> [Activity]: Lines holding the string "beat" are the ones to copy; find them all in the data.

> [Exercise data]:
[config.mk]
export PLATFORM = sky130hd
export DESIGN_NAME = frame_slot_ring_manager
export DESIGN_NICKNAME = d
export VERILOG_FILES = /design/src/sv/fsrm_pkg.sv /design/src/sv/fsrm_ctrl.sv /design/src/sv/fsrm_dp.sv /design/src/sv/frame_slot_ring_manager.sv
export SDC_FILE = /design/constraint.sdc
export NUM_CORES = 1
export LEC_CHECK = 0
export BUFFER_PORTS_ARGS = -buffer_cell sky130_fd_sc_hd__buf_2
export CAP_MARGIN = 20
export CORE_AREA = 10 10 169 171
export CTS_BUF_LIST = sky130_fd_sc_hd__clkbuf_2
export CTS_CLUSTER_DIAMETER = 100
export DETAILED_ROUTE_END_ITERATION = 7
export DIE_AREA = 0 0 179 181
export PLACE_DENSITY = 0.79
export SLEW_MARGIN = 15
export SYNTH_ARGS = -nofsm -noshare
export SYNTH_HDL_FRONTEND = slang
export SYNTH_SLANG_ARGS = --single-unit
[constraint.sdc]
create_clock -name clock -period 10 [get_ports clock]
set_input_delay 1.5 -clock clock [delete_from_list [all_inputs] [get_ports clock]]
set_output_delay 1.5 -clock clock [all_outputs]
set_load 0.01 [all_outputs]
[src/sv/fsrm_pkg.sv]
`timescale 1ns / 1ps
// Shared types and constants for the frame slot ring manager.
// No dependencies; imported by every module of the block.
package fsrm_pkg;

   localparam int SLOT_COUNT  = 4;
   localparam int SLOT_W      = $clog2(SLOT_COUNT);
   localparam int CNT_W       = $clog2(SLOT_COUNT + 1);
   localparam int BACKLOG_MAX = 7;
   localparam int BACKLOG_FULL = (SLOT_COUNT > BACKLOG_MAX) ? BACKLOG_MAX : SLOT_COUNT;

   typedef enum logic [2:0] {
      ACT_ACQ_FREE  = 3'd0,
      ACT_MARK      = 3'd1,
      ACT_POLL      = 3'd2,
      ACT_ACQ_READY = 3'd3,
      ACT_RELEASE   = 3'd4
   } action_type;

   typedef enum logic [1:0] {
      SLOT_FREE      = 2'd0,
      SLOT_SUBMITTED = 2'd1,
      SLOT_READY     = 2'd2,
      SLOT_IN_USE    = 2'd3
   } slot_state_type;

   typedef enum logic [3:0] {
      CS_IDLE   = 4'b0001,
      CS_PREP   = 4'b0010,
      CS_SCAN   = 4'b0100,
      CS_COMMIT = 4'b1000
   } ctrl_state_type;

   typedef struct packed {
      logic capture;
      logic prep;
      logic scan;
      logic commit;
   } ctrl_cmd_type;

   typedef struct packed {
      logic scan_needed;
      logic scan_last;
   } dp_status_type;

endpackage

[src/sv/fsrm_ctrl.sv]
`timescale 1ns / 1ps
// Sequencer of the frame slot ring manager: request intake, scan, commit, response valid.
// Depends on fsrm_pkg; drives the datapath through ctrl_cmd_type.
module fsrm_ctrl
   import fsrm_pkg::*;
(
   input  logic          clock,
   input  logic          reset,
   input  logic          req_valid,
   output logic          req_stall,
   output logic          rsp_valid,
   input  logic          rsp_stall,
   output ctrl_cmd_type  cmd,
   input  dp_status_type status
);

   ctrl_state_type state_ff, state_in;
   logic           rsp_valid_ff, rsp_valid_in;
   logic           commit_ok;

   assign commit_ok = !rsp_valid_ff || !rsp_stall;
   assign req_stall = (state_ff != CS_IDLE);
   assign rsp_valid = rsp_valid_ff;

   always_comb begin
      state_in = state_ff;
      cmd      = '0;
      unique case (state_ff)
         CS_IDLE: begin
            if (req_valid) begin
               cmd.capture = 1'b1;
               state_in    = CS_PREP;
            end
         end
         CS_PREP: begin
            cmd.prep = 1'b1;
            state_in = status.scan_needed ? CS_SCAN : CS_COMMIT;
         end
         CS_SCAN: begin
            cmd.scan = 1'b1;
            if (status.scan_last) begin
               state_in = CS_COMMIT;
            end
         end
         CS_COMMIT: begin
            // hold until the output register is free or being drained
            if (commit_ok) begin
               cmd.commit = 1'b1;
               state_in   = CS_IDLE;
            end
         end
         default: begin
            state_in = CS_IDLE;
         end
      endcase
   end

   assign rsp_valid_in = cmd.commit | (rsp_valid_ff & rsp_stall);

   always_ff @(posedge clock) begin
      if (reset) begin
         state_ff     <= CS_IDLE;
         rsp_valid_ff <= 1'b0;
      end else begin
         state_ff     <= state_in;
         rsp_valid_ff <= rsp_valid_in;
      end
   end

endmodule

[src/sv/fsrm_dp.sv]
`timescale 1ns / 1ps
// Datapath of the frame slot ring manager: slot table, frame store, counters, result register.
// Depends on fsrm_pkg; steered by fsrm_ctrl.
module fsrm_dp
   import fsrm_pkg::*;
(
   input  logic          clock,
   input  logic          reset,
   input  ctrl_cmd_type  cmd,
   output dp_status_type status,
   input  logic [2:0]    req_action,
   input  logic [1:0]    req_slot_index,
   input  logic [31:0]   req_frame_seq,
   input  logic [3:0]    req_fence_done_mask,
   input  logic          req_retire_busy,
   output logic          rsp_found,
   output logic [1:0]    rsp_granted_slot,
   output logic [2:0]    rsp_backlog,
   output logic [31:0]   rsp_dropped_count,
   output logic [31:0]   rsp_consumed_count
);

   localparam logic [SLOT_W:0]   SlotLimit = (SLOT_W + 1)'(SLOT_COUNT);
   localparam logic [SLOT_W-1:0] LastSlot  = SLOT_W'(SLOT_COUNT - 1);

   // slot table and counters
   slot_state_type    status_ff [SLOT_COUNT];
   slot_state_type    status_in [SLOT_COUNT];
   logic [31:0]       frame_ff  [SLOT_COUNT];
   logic [SLOT_W-1:0] sub_ptr_ff, sub_ptr_in;
   logic [2:0]        backlog_ff, backlog_in;
   logic [31:0]       drop_ff, drop_in;
   logic [31:0]       cons_ff, cons_in;

   // captured request beat
   logic [2:0]        act_ff;
   logic [1:0]        idx_ff;
   logic [31:0]       frame_req_ff;
   logic [3:0]        mask_ff;
   logic              busy_ff;

   // scan state
   logic [SLOT_W-1:0] cnt_ff, cnt_in;
   logic              have_ff, have_in;
   logic [SLOT_W-1:0] best_ff, best_in;
   logic [31:0]       best_frame_ff, best_frame_in;

   // result register
   logic              found_ff, found_in;
   logic [1:0]        grant_ff, grant_in;
   logic [2:0]        out_backlog_ff;
   logic [31:0]       out_drop_ff, out_cons_ff;

   logic [SLOT_COUNT-1:0] fence_vec;
   logic [SLOT_W:0]       wrap_sum;
   logic [SLOT_W-1:0]     free_slot;
   logic [SLOT_W-1:0]     idx_slot;
   logic [SLOT_W-1:0]     rd_addr;
   slot_state_type        rd_status;
   logic [31:0]           rd_frame;
   logic                  idx_ok;
   logic                  frame_we;
   logic [CNT_W-1:0]      waiting;

   function automatic slot_state_type req_busy_state(input logic busy);
      return busy ? SLOT_IN_USE : SLOT_FREE;
   endfunction

   // fence bits beyond the mask read as never signalled
   assign fence_vec = SLOT_COUNT'(mask_ff);
   assign idx_ok    = int'(idx_ff) < SLOT_COUNT;
   assign idx_slot  = SLOT_W'(idx_ff);

   always_comb begin
      wrap_sum = {1'b0, sub_ptr_ff} + {1'b0, cnt_ff};
      if (wrap_sum >= SlotLimit) begin
         wrap_sum = wrap_sum - SlotLimit;
      end
      free_slot = wrap_sum[SLOT_W-1:0];
   end

   always_comb begin
      if (cmd.commit) begin
         rd_addr = idx_slot;
      end else if (act_ff == ACT_ACQ_FREE) begin
         rd_addr = free_slot;
      end else begin
         rd_addr = cnt_ff;
      end
   end

   assign rd_status = status_ff[rd_addr];
   assign rd_frame  = frame_ff[cnt_ff];

   assign status.scan_needed = (act_ff == ACT_ACQ_FREE) || (act_ff == ACT_ACQ_READY);
   assign status.scan_last   = (cnt_ff == LastSlot);

   // scan step: one slot per cycle
   always_comb begin
      cnt_in        = cnt_ff;
      have_in       = have_ff;
      best_in       = best_ff;
      best_frame_in = best_frame_ff;
      if (cmd.capture) begin
         cnt_in  = '0;
         have_in = 1'b0;
      end else if (cmd.scan) begin
         cnt_in = cnt_ff + 1'b1;
         if (act_ff == ACT_ACQ_FREE) begin
            if (!have_ff && rd_status == SLOT_FREE) begin
               have_in = 1'b1;
               best_in = rd_addr;
            end
         end else if (rd_status == SLOT_READY && (!have_ff || rd_frame < best_frame_ff)) begin
            have_in       = 1'b1;
            best_in       = rd_addr;
            best_frame_in = rd_frame;
         end
      end
   end

   // slot table updates: promotion in the prep cycle, the claim or edit at commit
   always_comb begin
      for (int i = 0; i < SLOT_COUNT; i++) begin
         status_in[i] = status_ff[i];
      end
      sub_ptr_in = sub_ptr_ff;
      backlog_in = backlog_ff;
      drop_in    = drop_ff;
      cons_in    = cons_ff;
      found_in   = 1'b0;
      grant_in   = '0;
      frame_we   = 1'b0;
      waiting    = '0;

      if (cmd.prep && act_ff == ACT_ACQ_READY) begin
         for (int i = 0; i < SLOT_COUNT; i++) begin
            if (status_ff[i] == SLOT_SUBMITTED) begin
               if (fence_vec[i]) begin
                  status_in[i] = SLOT_READY;
               end else begin
                  waiting = waiting + 1'b1;
               end
            end
         end
         backlog_in = (int'(waiting) > BACKLOG_MAX) ? 3'(BACKLOG_MAX) : 3'(waiting);
      end

      if (cmd.commit) begin
         unique case (act_ff)
            ACT_ACQ_FREE: begin
               if (have_ff) begin
                  status_in[best_ff] = SLOT_IN_USE;
                  sub_ptr_in = (best_ff == LastSlot) ? '0 : best_ff + 1'b1;
                  found_in   = 1'b1;
                  grant_in   = 2'(best_ff);
               end else begin
                  drop_in    = (drop_ff == '1) ? drop_ff : drop_ff + 1'b1;
                  backlog_in = 3'(BACKLOG_FULL);
               end
            end
            ACT_MARK: begin
               if (idx_ok) begin
                  status_in[idx_slot] = SLOT_SUBMITTED;
                  frame_we = 1'b1;
               end
            end
            ACT_POLL: begin
               if (idx_ok) begin
                  if (rd_status == SLOT_SUBMITTED && fence_vec[idx_slot]) begin
                     status_in[idx_slot] = SLOT_READY;
                     found_in = 1'b1;
                  end else begin
                     found_in = (rd_status == SLOT_READY);
                  end
               end
            end
            ACT_ACQ_READY: begin
               if (have_ff) begin
                  status_in[best_ff] = SLOT_IN_USE;
                  cons_in  = (cons_ff == '1) ? cons_ff : cons_ff + 1'b1;
                  found_in = 1'b1;
                  grant_in = 2'(best_ff);
               end
            end
            ACT_RELEASE: begin
               if (idx_ok) begin
                  status_in[idx_slot] = req_busy_state(busy_ff);
               end
            end
            default: begin
               // unknown action: no change, found stays low
            end
         endcase
      end
   end

   always_ff @(posedge clock) begin
      if (reset) begin
         for (int i = 0; i < SLOT_COUNT; i++) begin
            status_ff[i] <= SLOT_FREE;
         end
         sub_ptr_ff <= '0;
         backlog_ff <= '0;
         drop_ff    <= '0;
         cons_ff    <= '0;
      end else begin
         for (int i = 0; i < SLOT_COUNT; i++) begin
            status_ff[i] <= status_in[i];
         end
         sub_ptr_ff <= sub_ptr_in;
         backlog_ff <= backlog_in;
         drop_ff    <= drop_in;
         cons_ff    <= cons_in;
      end
   end

   always_ff @(posedge clock) begin
      if (cmd.capture) begin
         act_ff       <= req_action;
         idx_ff       <= req_slot_index;
         frame_req_ff <= req_frame_seq;
         mask_ff      <= req_fence_done_mask;
         busy_ff      <= req_retire_busy;
      end
      if (frame_we) begin
         frame_ff[idx_slot] <= frame_req_ff;
      end
      cnt_ff        <= cnt_in;
      have_ff       <= have_in;
      best_ff       <= best_in;
      best_frame_ff <= best_frame_in;
      if (cmd.commit) begin
         found_ff       <= found_in;
         grant_ff       <= grant_in;
         out_backlog_ff <= backlog_in;
         out_drop_ff    <= drop_in;
         out_cons_ff    <= cons_in;
      end
   end

   assign rsp_found          = found_ff;
   assign rsp_granted_slot   = grant_ff;
   assign rsp_backlog        = out_backlog_ff;
   assign rsp_dropped_count  = out_drop_ff;
   assign rsp_consumed_count = out_cons_ff;

endmodule

[src/sv/frame_slot_ring_manager.sv]
`timescale 1ns / 1ps
// Channel  Direction  Handshake            Payload
// req      in         req_valid/req_stall  action, slot_index, frame_seq,
//                                          fence_done_mask, retire_busy
// rsp      out        rsp_valid/rsp_stall  found, granted_slot, backlog,
//                                          dropped_count, consumed_count
//
// Top level of the frame slot ring manager; depends on fsrm_pkg, fsrm_ctrl, fsrm_dp.
// One request at a time. Both acquires scan the slot table one slot per cycle between
// the prep and commit states; mark, poll, release and unknown actions go from prep
// straight to commit.
// Synchronous active-high reset frees all slots and clears pointer, backlog and counters.
// A stalled response is held in the output register; a new request is still taken,
// and its commit waits only until that register drains.
module frame_slot_ring_manager
   import fsrm_pkg::*;
(
   input  logic        clock,
   input  logic        reset,
   input  logic        req_valid,
   output logic        req_stall,
   input  logic [2:0]  req_action,
   input  logic [1:0]  req_slot_index,
   input  logic [31:0] req_frame_seq,
   input  logic [3:0]  req_fence_done_mask,
   input  logic        req_retire_busy,
   output logic        rsp_valid,
   input  logic        rsp_stall,
   output logic        rsp_found,
   output logic [1:0]  rsp_granted_slot,
   output logic [2:0]  rsp_backlog,
   output logic [31:0] rsp_dropped_count,
   output logic [31:0] rsp_consumed_count
);

   ctrl_cmd_type  cmd;
   dp_status_type status;

   fsrm_ctrl u_ctrl (
      .clock     (clock),
      .reset     (reset),
      .req_valid (req_valid),
      .req_stall (req_stall),
      .rsp_valid (rsp_valid),
      .rsp_stall (rsp_stall),
      .cmd       (cmd),
      .status    (status)
   );

   fsrm_dp u_dp (
      .clock               (clock),
      .reset               (reset),
      .cmd                 (cmd),
      .status              (status),
      .req_action          (req_action),
      .req_slot_index      (req_slot_index),
      .req_frame_seq       (req_frame_seq),
      .req_fence_done_mask (req_fence_done_mask),
      .req_retire_busy     (req_retire_busy),
      .rsp_found           (rsp_found),
      .rsp_granted_slot    (rsp_granted_slot),
      .rsp_backlog         (rsp_backlog),
      .rsp_dropped_count   (rsp_dropped_count),
      .rsp_consumed_count  (rsp_consumed_count)
   );

   // a failed or non-acquire beat never names a slot
   a_grant_zero: assert property (@(posedge clock) disable iff (reset)
      rsp_valid && !rsp_found |-> rsp_granted_slot == 2'd0)
      else $error("granted_slot set without a grant");

   // req_stall is raised in the cycle after a request is accepted
   a_busy_after_accept: assert property (@(posedge clock) disable iff (reset)
      req_valid && !req_stall |=> req_stall)
      else $error("request taken on consecutive cycles");

   a_drop_monotonic: assert property (@(posedge clock) disable iff (reset)
      rsp_valid && $past(rsp_valid) |-> rsp_dropped_count >= $past(rsp_dropped_count))
      else $error("drop counter went backwards");

   a_consume_monotonic: assert property (@(posedge clock) disable iff (reset)
      rsp_valid && $past(rsp_valid) |-> rsp_consumed_count >= $past(rsp_consumed_count))
      else $error("consume counter went backwards");

endmodule

### Word-level counts from Yosys, hierarchy flattened

Memories as Yosys holds them, arrays and structs flattened. A register that Yosys moved wholly into a read port is not among the register bits.
Cells that the tools add are included.

* memories: 2
* bits in read-only memories: 0
* register bits: 223
* latch bits: 0
* output and inout bits: 72
* input port bits: 46
* word-level logic and storage cells: 181
* RAM bits: 136

* multipliers: 0
* add/sub/neg operators: 9
* shift operators: 0
* div/mod/pow operators: 0
* bitwise gates (word level): 17
* equality and inequality tests: 23
* muxes and demuxes: 81
* reductions and logical operators: 22
* $lt $le $gt $ge: 7

Memories
* u_dp.frame_ff: words 4, width 32, read ports 1, clocked after Yosys merged registers in 1, write ports 1, RTL line fsrm_dp.sv:29 `logic [31:0] frame_ff [SLOT_COUNT];`
* u_dp.status_ff: words 4, width 2, read ports 5, clocked after Yosys merged registers in 0, write ports 4, RTL line fsrm_dp.sv:27 `slot_state_type status_ff [SLOT_COUNT];`

Operators with widths (number)
* 32-bit 2-to-1 mux: 8
* 32-bit by 1-bit adder with 32-bit output, second input constant: 2
* 32-bit equality test, second input constant: 2
* 2-bit 2-to-1 mux: 24
* 3-bit 2-to-1 mux: 14
* 32-bit less-than comparator: 1
* 8-bit 2-to-1 mux: 4
* 8-bit one-hot mux with 4 select lines: 1
* 1-bit 2-to-1 mux: 20
* 4-bit 2-to-1 mux: 4
* 4-bit one-hot mux with 4 select lines: 1
* 2-bit by 1-bit equality test with 1-bit output, second input constant: 5
* 3-bit by 1-bit adder with 3-bit output, second input constant: 3
* 3-bit >= comparator, second input constant: 3
* 3-bit AND reduction: 3
* 4-bit bitwise AND: 2
* 8-bit bitwise mux: 1
* 2-bit demux with 2-bit select: 2
* 4-bit inverter: 2
* 4-bit OR: 2
* 8-bit OR: 1
* 4-bit AND reduction: 2
* 2-bit equality test, second input constant: 3
* 3-bit by 2-bit equality test with 1-bit output, second input constant: 2
* 28 further kinds: 47

### Depth between registers and ports, before layout

Gate-level depths: netlist (run 1).

* word-level depth: 19
* mapped depth: 12
* mapped depth without buffers: 12

### Cells and area by module

Synthesis (run 1) repeated with hierarchy kept, for this count alone.

* cells, all modules: 1057
* area total of the unflattened synthesis: 14973.1 sq um

Modules (own cells, without submodules)
* fsrm_dp: cells an instance 1021, area each 14694.1 sq um, sequential area each 9869.5 sq um, instances 1
* fsrm_ctrl: cells an instance 36, area each 279.0 sq um, sequential area each 100.1 sq um, instances 1

### Worst setup path after synthesis (run 1)

OpenSTA, ideal clock, no wires.

* path kind: input-to-reg
* from: input rsp_stall
* to: register u_dp.best_frame_ff[0] (enable)
* slack: 4.107 ns
* buffers on the path: 0
* setup time: 0.425 ns
* stages: 7
* required time: 9.575 ns
* arrival time: 5.468 ns
* cells stage by stage: nand2_1 nand2_1 inv_1 o21ba_2 a211oi_1 nor4_1 nor2b_1

RTL lines
* start: declaration: RTL line frame_slot_ring_manager.sv:28 `input logic rsp_stall,`
* end signal: assignment: RTL line fsrm_dp.sv:232 `best_frame_ff <= best_frame_in;`
* end: declaration: RTL line fsrm_dp.sv:46 `logic [31:0] best_frame_ff, best_frame_in;`

==> out/results.ini, run 1 <==
[synth]
yosys.area.top_type = edfxtp_1
yosys-top-cells-area = edfxtp_1, dfxtp_1, mux4_2, ha_1, nor2b_1
synth_flop_cell = edfxtp_1
ys_ff_latch = 361
synth-seq-area-share_pct = 67.0
synthArstFlopShare_pct = 0
yosysUniqueCellTypes = 70
yosys-top-cells-count = edfxtp_1, dfxtp_1, nor2b_1, nor2_1, nand2_1
yosysTopAreaCellShare_pct = 55.3
synth_edf_count = 274
ys_warn_count = 0
syn_area_um2 = 14900
post-synth-top-count-cell = edfxtp_1
synth_fp_nets = 1132
syn_inst = 1044
syn_area_per_cell_um2 = 14.3

[sta]
slew_headroom_pct = 30.2
post-route-period-util_pct = 40.6
finalSetupViolations = 0
hold_viol_final = 0
maxSlewViolCount = 0
rsz0062_at_grt = false
tightest_slew_ps = 1050
finalSetupTns_ps = 0
fin_ws_ps = 5940
skew_ps = 83.5
min_period_ps = 4060
max_freq_ghz = 0.246

[setup_path]
startpoint_type = flip-flop
ff2ff_path_depth = 10
required_ps = 10490
crit_path_end_kind = flip-flop
ff2ff_setup_slack_ps = 5940
worstSetupPathType = flip-flop to flip-flop
arrival_ps = 4550
critPathMaxFanout = 32
reg2reg_to = u_dp.best_frame_ff[4]

[routing]
ant_nets = 0
drc_errors = 0
num_vias = 9212
wl_um = 30100
wire_per_inst_um = 18.5
drt_iter0_markers = 861
vias_per_cell = 5.65
dr.pass1.iters = 5

[clocking]
cts_max_path_buffers = 3
cts-resized-gates = 0
clk_pin_slew_ps = 130
ctsHoldBuffers = 0
ctsRootBufferMaster = clkbuf_2
clk_latency_ps = 880
cts_sinks = 361
cts_buffers = 88
htree_levels = 3
post_cts_buffers = 0
cts_tree = done

[floorplanning]
dieArea_um2 = 32400
die_y_um = 181
die_w_um = 179
ioPinCount = 118
rows = 58
start_util_pct = 59.5
core_um2 = 25000

[outcome]
outcome = completed

[place]
dp_slack_ps = 5740
gp_congestion = 0.906
hpwl_um = 19700
port-buffer-count = 117

[cells_and_area]
fillers = 1849
fin_nets = 1320
drive_gt1_share_pct = 25.0
area_delta_synth_final_pct = 12.3

[global_route]
grt_max_degree = 87
globalRouteTotalUtil_pct = 18.8
antenna_found_initial = 1
grt_pass1_wl_um = 49100
grt_pass1_vias = 9478
gr-total-overflow = 0

[power_and_ir_drop]
ir_worst_vdd_uv = 150
p_sw_w = 0.000657
p_seq_share_pct = 60.6
swShare_pct = 23.7
p_leak_nw = 6.31
clkPwrFrac_pct = 36.4
p_int_w = 0.00211
combPwrFrac_pct = 3.0
power_density_nw_per_um2 = 166

[hold_path]
min_path_cells = 0
min_to = u_dp.frame_ff[1][9]
holdCritPathClass = flip-flop to flip-flop
min_from = u_dp.frame_req_ff[9]

[run]
cap_violations = 0

[registers in the layout (all words and copies together) (netlist names), 3 cells and up, named ones only]
signal,cells
u_ctrl.state_ff,4
u_dp.status_ff,8
u_dp.rsp_consumed_count,32
u_dp.drop_ff,32
u_dp.fence_vec,4
u_dp.best_frame_ff,32
u_dp.rsp_dropped_count,32
u_dp.frame_req_ff,32
u_dp.frame_ff,128
u_dp.backlog_ff,3
u_dp.rsp_backlog,3
u_dp.act_ff,3
u_dp.cons_ff,32
[how the worst max path moves through the flow]
stage	slack, ps	start	endpoint
CTS	5920	flip-flop	u_dp.best_frame_ff[9]
finish	5940	flip-flop	u_dp.best_frame_ff[4]
floorplan	4110	rsp_stall	u_dp.best_frame_ff[0]
detailed placement	5740	rsp_stall	u_dp.best_frame_ff[28]
global placement	5870	rsp_stall	u_dp.best_frame_ff[16]
global route	5730	flip-flop	u_dp.best_frame_ff[12]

> [Task result]:
   // captured request beat
   // a failed or non-acquire beat never names a slot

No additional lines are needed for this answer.